— About this exercise —
From the data below, return the exact lines starting at the line containing "export CORE_MARGIN = 2" and ending at the line containing "impl_metrics.csv, run 3", both included, and nothing else.

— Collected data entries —
****************************************

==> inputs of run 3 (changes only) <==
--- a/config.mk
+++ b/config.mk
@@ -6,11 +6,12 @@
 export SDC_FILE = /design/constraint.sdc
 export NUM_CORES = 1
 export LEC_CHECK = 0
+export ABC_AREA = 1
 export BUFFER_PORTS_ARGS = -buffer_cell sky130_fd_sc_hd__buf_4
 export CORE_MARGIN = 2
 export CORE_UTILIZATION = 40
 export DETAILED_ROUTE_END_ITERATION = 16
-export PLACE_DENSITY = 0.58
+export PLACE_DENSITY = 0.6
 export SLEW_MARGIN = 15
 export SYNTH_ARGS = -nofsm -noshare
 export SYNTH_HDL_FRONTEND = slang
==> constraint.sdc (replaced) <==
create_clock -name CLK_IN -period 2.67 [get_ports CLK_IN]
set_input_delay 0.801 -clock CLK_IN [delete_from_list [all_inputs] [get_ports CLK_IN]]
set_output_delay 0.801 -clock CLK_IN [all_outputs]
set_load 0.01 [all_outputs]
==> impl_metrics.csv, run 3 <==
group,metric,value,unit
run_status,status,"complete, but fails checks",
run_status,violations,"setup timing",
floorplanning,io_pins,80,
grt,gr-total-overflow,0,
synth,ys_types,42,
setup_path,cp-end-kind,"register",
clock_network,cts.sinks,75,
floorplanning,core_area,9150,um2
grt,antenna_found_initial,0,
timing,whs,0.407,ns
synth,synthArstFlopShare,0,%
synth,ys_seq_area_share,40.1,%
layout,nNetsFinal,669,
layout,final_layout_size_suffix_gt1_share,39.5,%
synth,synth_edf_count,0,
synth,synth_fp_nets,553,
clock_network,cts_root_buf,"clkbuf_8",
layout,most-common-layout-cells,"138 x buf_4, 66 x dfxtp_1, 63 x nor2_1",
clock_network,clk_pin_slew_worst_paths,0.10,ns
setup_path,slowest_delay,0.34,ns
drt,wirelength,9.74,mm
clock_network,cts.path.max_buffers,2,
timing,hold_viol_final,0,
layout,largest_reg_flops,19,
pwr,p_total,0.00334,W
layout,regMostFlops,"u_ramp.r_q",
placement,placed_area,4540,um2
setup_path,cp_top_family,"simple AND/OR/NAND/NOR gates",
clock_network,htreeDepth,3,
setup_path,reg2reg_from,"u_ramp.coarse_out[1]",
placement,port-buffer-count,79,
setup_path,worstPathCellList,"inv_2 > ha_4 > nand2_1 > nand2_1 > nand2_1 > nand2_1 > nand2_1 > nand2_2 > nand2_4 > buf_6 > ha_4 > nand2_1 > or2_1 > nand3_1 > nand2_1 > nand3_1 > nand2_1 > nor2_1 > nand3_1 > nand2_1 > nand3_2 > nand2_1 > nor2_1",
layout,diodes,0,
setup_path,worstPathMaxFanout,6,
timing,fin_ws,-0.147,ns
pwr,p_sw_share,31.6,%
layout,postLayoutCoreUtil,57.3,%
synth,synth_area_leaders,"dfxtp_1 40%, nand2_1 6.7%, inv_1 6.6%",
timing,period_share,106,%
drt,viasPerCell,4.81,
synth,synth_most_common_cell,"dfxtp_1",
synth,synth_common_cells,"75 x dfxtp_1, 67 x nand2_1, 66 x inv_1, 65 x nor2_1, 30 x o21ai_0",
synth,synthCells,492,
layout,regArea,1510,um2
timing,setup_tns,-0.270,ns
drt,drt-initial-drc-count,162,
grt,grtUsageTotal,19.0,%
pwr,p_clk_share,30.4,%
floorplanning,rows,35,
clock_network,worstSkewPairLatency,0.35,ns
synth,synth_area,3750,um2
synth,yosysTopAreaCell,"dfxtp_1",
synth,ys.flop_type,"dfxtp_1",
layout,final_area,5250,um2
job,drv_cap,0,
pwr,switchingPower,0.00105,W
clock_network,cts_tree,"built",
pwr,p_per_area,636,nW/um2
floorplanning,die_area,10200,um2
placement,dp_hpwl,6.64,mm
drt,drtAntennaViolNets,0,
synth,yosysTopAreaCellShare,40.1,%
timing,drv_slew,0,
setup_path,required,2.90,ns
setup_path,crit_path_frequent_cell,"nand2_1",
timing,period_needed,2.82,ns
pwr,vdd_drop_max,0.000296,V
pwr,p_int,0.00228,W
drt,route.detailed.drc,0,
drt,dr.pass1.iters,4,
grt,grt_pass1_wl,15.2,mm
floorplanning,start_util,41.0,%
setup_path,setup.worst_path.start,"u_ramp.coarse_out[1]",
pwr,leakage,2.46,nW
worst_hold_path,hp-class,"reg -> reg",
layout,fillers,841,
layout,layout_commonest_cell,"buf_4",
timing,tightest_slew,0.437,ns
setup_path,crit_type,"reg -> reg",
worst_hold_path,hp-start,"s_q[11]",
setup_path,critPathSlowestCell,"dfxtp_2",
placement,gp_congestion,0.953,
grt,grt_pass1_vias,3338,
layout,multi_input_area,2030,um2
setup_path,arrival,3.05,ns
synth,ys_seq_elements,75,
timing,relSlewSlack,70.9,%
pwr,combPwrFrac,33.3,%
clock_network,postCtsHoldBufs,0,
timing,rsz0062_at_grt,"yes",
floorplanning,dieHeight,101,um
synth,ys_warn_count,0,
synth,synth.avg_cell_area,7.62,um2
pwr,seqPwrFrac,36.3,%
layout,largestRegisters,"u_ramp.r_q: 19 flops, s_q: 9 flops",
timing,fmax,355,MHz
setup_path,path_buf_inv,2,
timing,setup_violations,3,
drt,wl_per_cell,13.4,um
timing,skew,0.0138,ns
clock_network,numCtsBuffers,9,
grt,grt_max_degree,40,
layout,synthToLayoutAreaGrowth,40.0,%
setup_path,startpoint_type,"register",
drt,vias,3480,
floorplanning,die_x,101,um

****************************************

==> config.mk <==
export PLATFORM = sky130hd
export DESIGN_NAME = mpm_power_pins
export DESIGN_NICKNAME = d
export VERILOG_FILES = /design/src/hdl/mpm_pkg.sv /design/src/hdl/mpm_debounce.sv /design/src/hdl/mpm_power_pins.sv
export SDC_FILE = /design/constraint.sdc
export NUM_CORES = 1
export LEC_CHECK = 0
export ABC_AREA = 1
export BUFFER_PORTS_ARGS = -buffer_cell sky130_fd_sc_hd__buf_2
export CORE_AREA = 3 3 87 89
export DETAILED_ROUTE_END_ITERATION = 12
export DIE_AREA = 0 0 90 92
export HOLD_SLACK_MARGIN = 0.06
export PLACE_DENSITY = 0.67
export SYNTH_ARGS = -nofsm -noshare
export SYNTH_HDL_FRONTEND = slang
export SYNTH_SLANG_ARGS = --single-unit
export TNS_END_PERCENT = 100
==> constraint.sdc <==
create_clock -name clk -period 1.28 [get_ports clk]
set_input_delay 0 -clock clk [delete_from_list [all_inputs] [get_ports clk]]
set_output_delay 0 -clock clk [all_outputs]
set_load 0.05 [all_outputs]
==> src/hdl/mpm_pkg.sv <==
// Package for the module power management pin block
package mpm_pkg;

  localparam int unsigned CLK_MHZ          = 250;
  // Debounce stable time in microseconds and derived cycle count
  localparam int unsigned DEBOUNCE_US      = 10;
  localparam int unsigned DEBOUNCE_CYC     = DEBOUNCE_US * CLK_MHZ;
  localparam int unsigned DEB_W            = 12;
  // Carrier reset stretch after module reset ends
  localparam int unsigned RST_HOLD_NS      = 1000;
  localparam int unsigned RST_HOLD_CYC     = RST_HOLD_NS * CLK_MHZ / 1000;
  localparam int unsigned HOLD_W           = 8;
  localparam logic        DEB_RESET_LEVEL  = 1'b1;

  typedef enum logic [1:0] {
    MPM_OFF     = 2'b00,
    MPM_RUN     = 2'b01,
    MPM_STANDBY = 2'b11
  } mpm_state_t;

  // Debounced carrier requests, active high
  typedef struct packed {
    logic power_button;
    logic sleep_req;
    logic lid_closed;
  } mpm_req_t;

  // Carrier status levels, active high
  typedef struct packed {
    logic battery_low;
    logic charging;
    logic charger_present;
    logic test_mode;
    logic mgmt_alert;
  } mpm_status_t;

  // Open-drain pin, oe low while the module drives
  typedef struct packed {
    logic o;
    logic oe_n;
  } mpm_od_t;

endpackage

****************************************

— Exercise answer —
 export CORE_MARGIN = 2
 export CORE_UTILIZATION = 40
 export DETAILED_ROUTE_END_ITERATION = 16
-export PLACE_DENSITY = 0.58
+export PLACE_DENSITY = 0.6
 export SLEW_MARGIN = 15
 export SYNTH_ARGS = -nofsm -noshare
 export SYNTH_HDL_FRONTEND = slang
==> constraint.sdc (replaced) <==
create_clock -name CLK_IN -period 2.67 [get_ports CLK_IN]
set_input_delay 0.801 -clock CLK_IN [delete_from_list [all_inputs] [get_ports CLK_IN]]
set_output_delay 0.801 -clock CLK_IN [all_outputs]
set_load 0.01 [all_outputs]
==> impl_metrics.csv, run 3 <==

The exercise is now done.